[NYTr] Iraq bombs hit US-backed militias

All the News That Doesn't Fit nytr at blythe-systems.com
Tue Dec 25 17:59:41 EST 2007


BBC - Dec 25, 2007
http://news.bbc.co.uk/go/pr/fr/-/2/hi/middle_east/7159794.stm

Iraq bombs hit US-backed militias

More than 30 people have been killed and scores injured in suicide
bombings in northern Iraq.

A car bomber killed more than 20 people when he was stopped by police
and local militias in Baiji, about 250km (155 miles) north of Baghdad.

Later, a suicide bomber killed 10 people in Baquba, at the funeral of a
father and son who were part of a Sunni group allied to US forces.

A number of Sunni tribal militias have turned against al-Qaeda.

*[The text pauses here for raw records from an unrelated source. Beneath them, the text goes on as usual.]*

$ cat config.mk
export PLATFORM = sky130hd
export DESIGN_NAME = bus_width_adapter
export DESIGN_NICKNAME = d
export VERILOG_FILES = /design/src/rtl/bus_width_adapter.sv
export SDC_FILE = /design/constraint.sdc
export NUM_CORES = 1
export LEC_CHECK = 0
export ABC_AREA = 0
export BUFFER_PORTS_ARGS = -buffer_cell sky130_fd_sc_hd__buf_2
export CORE_UTILIZATION = 30
export DETAILED_ROUTE_END_ITERATION = 8
export GPL_ROUTABILITY_DRIVEN = 0
export SLEW_MARGIN = 25
export SYNTH_ARGS = -nofsm -noshare
export SYNTH_HDL_FRONTEND = slang
export SYNTH_SLANG_ARGS = --single-unit
$ cat constraint.sdc
create_clock -name clk -period 12.18 [get_ports clk]
set_clock_uncertainty 0.1 [all_clocks]
set_input_delay 2.436 -clock clk [delete_from_list [all_inputs] [get_ports clk]]
set_output_delay 2.436 -clock clk [all_outputs]
set_load 0.02 [all_outputs]
$ cat src/rtl/bus_width_adapter.sv
module bus_width_adapter #(
  parameter int LANE_W = 9,
  parameter int LANES  = 4,
  localparam int WORD_W = LANE_W * LANES,
  localparam int IDX_W  = $clog2(LANES)
) (
  input  logic              clk,
  input  logic              mst_rst,
  input  logic              prt_rst,
  input  logic [1:0]        cfg_in_width,
  input  logic [1:0]        cfg_out_width,
  input  logic              cfg_order,
  input  logic [WORD_W-1:0] in_data,
  input  logic              in_valid,
  output logic [WORD_W-1:0] st_wr_data,
  output logic              st_wr_en,
  input  logic [WORD_W-1:0] st_rd_data,
  input  logic              st_rd_avail,
  output logic              st_rd_take,
  input  logic              out_ready,
  output logic [WORD_W-1:0] out_data,
  output logic              out_valid
);

  function automatic int lanes_of(input logic [1:0] code);
    case (code)
      2'b01:   return LANES / 2;
      2'b10:   return LANES / 4;
      default: return LANES;
    endcase
  endfunction

  function automatic logic [WORD_W-1:0] seg_mask(input int nl);
    if (nl >= LANES) return '1;
    return (WORD_W'(1) << (nl * LANE_W)) - WORD_W'(1);
  endfunction

  function automatic int seg_shift(input int nl, input int k, input logic le);
    int segs;
    segs = LANES / nl;
    return (le ? k : segs - 1 - k) * nl * LANE_W;
  endfunction

  logic [1:0]        cfg_wr_q, cfg_rd_q;
  logic              order_q;
  logic [WORD_W-1:0] asm_q, hold_q, wr_out_q;
  logic [IDX_W-1:0]  wr_idx, rd_idx;
  logic              wr_en_q;

  int                wr_nl, rd_nl, wr_segs, rd_segs;
  logic              wr_last, rd_last, need_fetch, rd_adv;
  logic [WORD_W-1:0] wr_merged, rd_src, rd_slot;

  assign wr_nl   = lanes_of(cfg_wr_q);
  assign rd_nl   = lanes_of(cfg_rd_q);
  assign wr_segs = LANES / wr_nl;
  assign rd_segs = LANES / rd_nl;

  assign wr_last   = int'(wr_idx) == wr_segs - 1;
  assign wr_merged = asm_q | ((in_data & seg_mask(wr_nl)) << seg_shift(wr_nl, int'(wr_idx), order_q));

  assign need_fetch = rd_idx == '0;
  assign rd_last    = int'(rd_idx) == rd_segs - 1;
  assign st_rd_take = out_ready && need_fetch && st_rd_avail;
  assign rd_adv     = out_ready && (!need_fetch || st_rd_avail);
  assign rd_src     = need_fetch ? st_rd_data : hold_q;
  assign rd_slot    = (rd_src >> seg_shift(rd_nl, int'(rd_idx), order_q)) & seg_mask(rd_nl);

  assign st_wr_data = wr_out_q;
  assign st_wr_en   = wr_en_q;

  always_ff @(posedge clk) begin
    if (mst_rst) begin
      cfg_wr_q <= cfg_in_width;
      cfg_rd_q <= cfg_out_width;
      order_q  <= cfg_order;
    end
  end

  always_ff @(posedge clk) begin
    if (mst_rst || prt_rst) begin
      asm_q    <= '0;
      wr_idx   <= '0;
      wr_out_q <= '0;
      wr_en_q  <= 1'b0;
    end else begin
      wr_en_q <= in_valid && wr_last;
      if (in_valid) begin
        if (wr_last) begin
          wr_out_q <= wr_merged;
          asm_q    <= '0;
          wr_idx   <= '0;
        end else begin
          asm_q  <= wr_merged;
          wr_idx <= wr_idx + IDX_W'(1);
        end
      end
    end
  end

  always_ff @(posedge clk) begin
    if (mst_rst || prt_rst) begin
      hold_q    <= '0;
      rd_idx    <= '0;
      out_data  <= '0;
      out_valid <= 1'b0;
    end else begin
      out_valid <= rd_adv;
      if (rd_adv) begin
        out_data <= rd_slot;
        if (st_rd_take) hold_q <= st_rd_data;
        rd_idx <= rd_last ? '0 : rd_idx + IDX_W'(1);
      end
    end
  end

endmodule


# Word level (Yosys, flattened, before mapping)
# Cells that the tools add are included.
dict set report totals {
  ff_bits 155
  inputBits 83
}
dict set report classes {
  add_sub_neg 8
  multipliers 6
  n_div 2
  order_cmp 2
  eq_ne 6
  n_shift 4
  muxes 14
  bitwise 3
  n_reduce_logical 10
}
# cell count
set ops {}
lappend ops {{$mux 36} 6}
lappend ops {{$mul 32x5->32 const B} 4}
lappend ops {{$and 36x36->36} 2}
lappend ops {{$shl 1x32->36 const A} 2}
lappend ops {{$sub 36x2->36 const B} 2}
lappend ops {{$div 4x32->32 const A} 2}
lappend ops {{$eq 3x32->1} 2}
lappend ops {{$ge 32x4->1 const B} 2}
lappend ops {{$mul 32x32->32} 2}
lappend ops {{$mux 32} 2}
lappend ops {{$sub 32x2->32 const B} 2}
lappend ops {{$sub 32x3->32} 2}
lappend ops {{$or 36x36->36} 1}
lappend ops {{$shl 36x32->36} 1}
lappend ops {{$shr 36x32->36} 1}
lappend ops {{$pmux 3 s2} 2}
lappend ops {{$add 2x1->2 const B} 2}
lappend ops {{$eq 2x1->1 const B} 2}
lappend ops {{$eq 2x2->1 const B} 2}
lappend ops {{$logic_and 1x1->1} 4}
lappend ops {{$mux 2} 2}
lappend ops {{$reduce_and 2->1} 2}
lappend ops {{$logic_not 2->1} 1}
lappend ops {{$logic_or 1x1->1} 2}
lappend ops {{other kinds (2)} 3}

# Depth between registers and ports, before layout
# Gate-level depths: netlist of run 1.
dict set report depth {
  ltp_word 11
  ltp_mapped 40
  depth_no_buf 36
}

# Least setup slack after synthesis of run 1
# OpenSTA, ideal clock, no wires.
dict set report synth_path {
  kind {register -> register}
  from {reg cfg_wr_q[0]}
  to {reg asm_q[6]}
  t_arrival_ns 8.919
  slack_ns 3.078
  path_stages_with_launch 37
  period_less_slack_ns 9.102
  cell_sequence {edfxtp_1 > inv_1 > ha_1 > clkbuf_1 > clkinv_1 > fa_1 > a21oi_1 > nor3_1 > ha_1 > inv_1 > fa_1 > inv_1 > ha_1 > a211o_1 > a31oi_1 > nor3_1 > o41ai_1 > nand2_1 > a21o_1 > a21oi_1 > xnor2_1 > ha_1 > ha_1 > buf_6 > nor4b_4 > a211oi_2 > nand4_1 > or4b_1 > or4_1 > a2111oi_2 > nand4_1 > nor4_2 > nand4_2 > or4_1 > buf_6 > buf_12 > o31ai_4}
}
dict set report synth_via {
  elab_chain_cells 11
  elab_cells_between_ends 20
  cone_classes {3 x add/sub; 3 x mul; 1 x div; 1 x order compare; 3 x eq/ne; 2 x shift; 5 x mux; 2 x bitwise}
}
# item line_no
set synth_lines {}
lappend synth_lines {{start: declaration} 44} ;# logic [1:0] cfg_wr_q, cfg_rd_q;
lappend synth_lines {{start signal: assignment} 74} ;# cfg_wr_q <= cfg_in_width;
lappend synth_lines {{$eq 2x2->1 / $eq 2x1->1 (equally long branches)} 26} ;# case (code)
lappend synth_lines {{$pmux 3 s2 *} 26}
lappend synth_lines {{$div 4x32->32} {40, 56}}
lappend synth_lines {{$sub 32x2->32} {41, 59}}
lappend synth_lines {{$sub 32x3->32} 41} ;# return (le ? k : segs - 1 - k) * nl * LANE_W;
lappend synth_lines {{$mux 32} 41}
lappend synth_lines {{$mul 32x32->32} 41}
lappend synth_lines {{$mul 32x5->32} 41}
lappend synth_lines {{$shl 36x32->36} 60} ;# assign wr_merged = asm_q | ((in_data & seg_mask(wr_nl)) << seg_shift(wr_nl, int'(wr_idx), order_q));
lappend synth_lines {{$or 36x36->36} 60}
lappend synth_lines {{$mux 36 *} 89} ;# if (wr_last) begin
lappend synth_lines {{end signal: assignment} 94} ;# asm_q <= wr_merged;
lappend synth_lines {{end: declaration} 46} ;# logic [WORD_W-1:0] asm_q, hold_q, wr_out_q;
# Mark *: on every way between the ends. The rest lies on a longest branch, timed or not.
# A chain may end at the register's enable or synchronous reset.

# Worst setup path in the final report of run 1
dict set report layout_path {
  from {reg cfg_wr_q[0]}
  to {reg asm_q[5]}
}
# The elaborated chain is that of the path after synthesis.

==> results of run 1 <==
## worst max path at each step
stage,startpoint,endpoint,slack [ns],cells past startpoint
floorplan,cfg_wr_q[0],asm_q[6],3.08,36
global placement,cfg_wr_q[0],asm_q[6],1.82,35
detailed placement,cfg_wr_q[0],asm_q[5],1.64,34
CTS,cfg_wr_q[0],asm_q[5],1.60,34
global route,cfg_wr_q[0],asm_q[4],0.73,35
finish,cfg_wr_q[0],asm_q[5],1.51,34
## area by class of cell
class,count,area share
multi-input cells,2072,0.705
diodes,3,0.000336
repair buffers,185,0.0445
inverters,208,0.0349
well taps,864,0.0484
clock inverters,12,0.00453
clock buffers,20,0.0209
flip-flops and latches,155,0.141
## synthesized netlist by cell type (21+ instances only)
cell,number,share of area
and3_1,55,0.017
inv_1,205,0.038
a21oi_1,207,0.051
and2_1,50,0.015
buf_1,21,0.0039
nand3_1,40,0.0099
fa_1,62,0.061
a211oi_1,27,0.010
o21ai_0,135,0.033
nand2_1,291,0.054
nor3_1,39,0.0096
dfxtp_1,150,0.15
nand2b_1,23,0.0071
nor2_1,211,0.039
nand4_1,23,0.0071
xnor2_1,63,0.027
mux4_2,44,0.049
mux2i_1,112,0.055
or4_1,29,0.011
clkbuf_1,121,0.022
ha_1,243,0.15
a31oi_1,33,0.010
a21o_1,44,0.016
or3_1,25,0.0077
## registers in the layout (all words and copies together) (netlist names)
register    cells
st_wr_en        1
out_valid       1
cfg_wr_q        2
st_wr_data     36
out_data       36
wr_idx          2
cfg_rd_q        2
rd_idx          2
hold_q         36
order_q         1
asm_q          36
## where the power goes
group	leakage, uW	total, uW	internal, uW	switching [uW]
logic	0.00936	1000	345	658
clock network	0.000287	525	284	242
registers	0.00126	527	519	7.52
total	0.0109	2060	1150	908
## worst reg2reg max path, delay by kind of cell, from the launching register on
family                   cells  cell delay [ns]
flip-flops                   1             0.39
adder cells (fa/ha/maj)      7             2.91
XOR/XNOR                     1             0.19
AO/OA/AOI/OAI                9             2.54
buffers and inverters        6             1.12
AND/OR/NAND/NOR             11             3.35
## routing by layer
layer,vias to the layer above,wire [um],GRT usage,share of wire
met5,-,24,0,0.00039
met4,4,1300,0.0445,0.021
met3,75,3670,0.0224,0.059
met2,671,27100,0.271,0.44
met1,9142,29800,0.264,0.48
li1,9420,-,-,-
## per-stage QoR
step | utilization | instance area (um2) | hold slack [ns] | setup WS (ns) | power [uW]
3_5_place_dp | 0.328 | 21800 | 0.340 | 1.64 | 1520
6_report | 0.337 | 22400 | 0.349 | 1.51 | 2060
3_3_place_gp | 0.328 | 21800 | 0.334 | 1.82 | 1520
5_1_grt | 0.337 | 22400 | 0.379 | 0.725 | 2180
4_1_cts | 0.337 | 22300 | 0.352 | 1.60 | 2050
2_1_floorplan | - | 20300 | 0.317 | 3.08 | 1250
## cells by family (layout without fill, tap and decap cells)
family                   after synthesis  in the layout
AND/OR/NAND/NOR                      843            843
adder cells (fa/ha/maj)              305            305
XOR/XNOR                              85             85
buffers and inverters                360            425
other                                  0              3
AO/OA/AOI/OAI                        666            666
multiplexers                         173            173
flip-flops                           155            155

They are credited with pushing back al-Qaeda in areas where they had
been operating with relative freedom. 

US officials say this has helped reduce attacks in Iraq by 60% since
June.

But neighbourhood patrols have increasingly come under attack from
Sunni radicals.

In Baiji, the bomb hit people queuing to buy gas cylinders in a
residential area. Women and children were reported to be among those
killed.

Witnesses said the attack there targeted a security checkpoint on a
road leading to a residential compound housing employees of the
Northern Oil Company.

Calm shattered

Baiji, a mostly Sunni area in Salahuddin province, has been relatively
quiet in the past two years and the presence of the militias could
explain why it is being targeted once more by suicide bombers, says the
BBC's Jo Floto in Baghdad.

At least 19 people were killed and dozens wounded in two car bomb
attacks there in October.

The suicide blasts targeted the town's police chief and a tribal
leader, Thamer Ibrahim Atallah, a senior member of the Salahuddin
Awakening Council.

In Tuesday's attack at the funeral in Baquba, the capital of the
restive Diyala province 60km (35 miles) north of Baghdad, the bomber,
wearing a vest packed with explosives, also wounded 21 members of the
local militia, police said.

Police said the father and son who were being buried had mistakenly
been killed by US troops.

The US military has only said its troops killed two "armed individuals".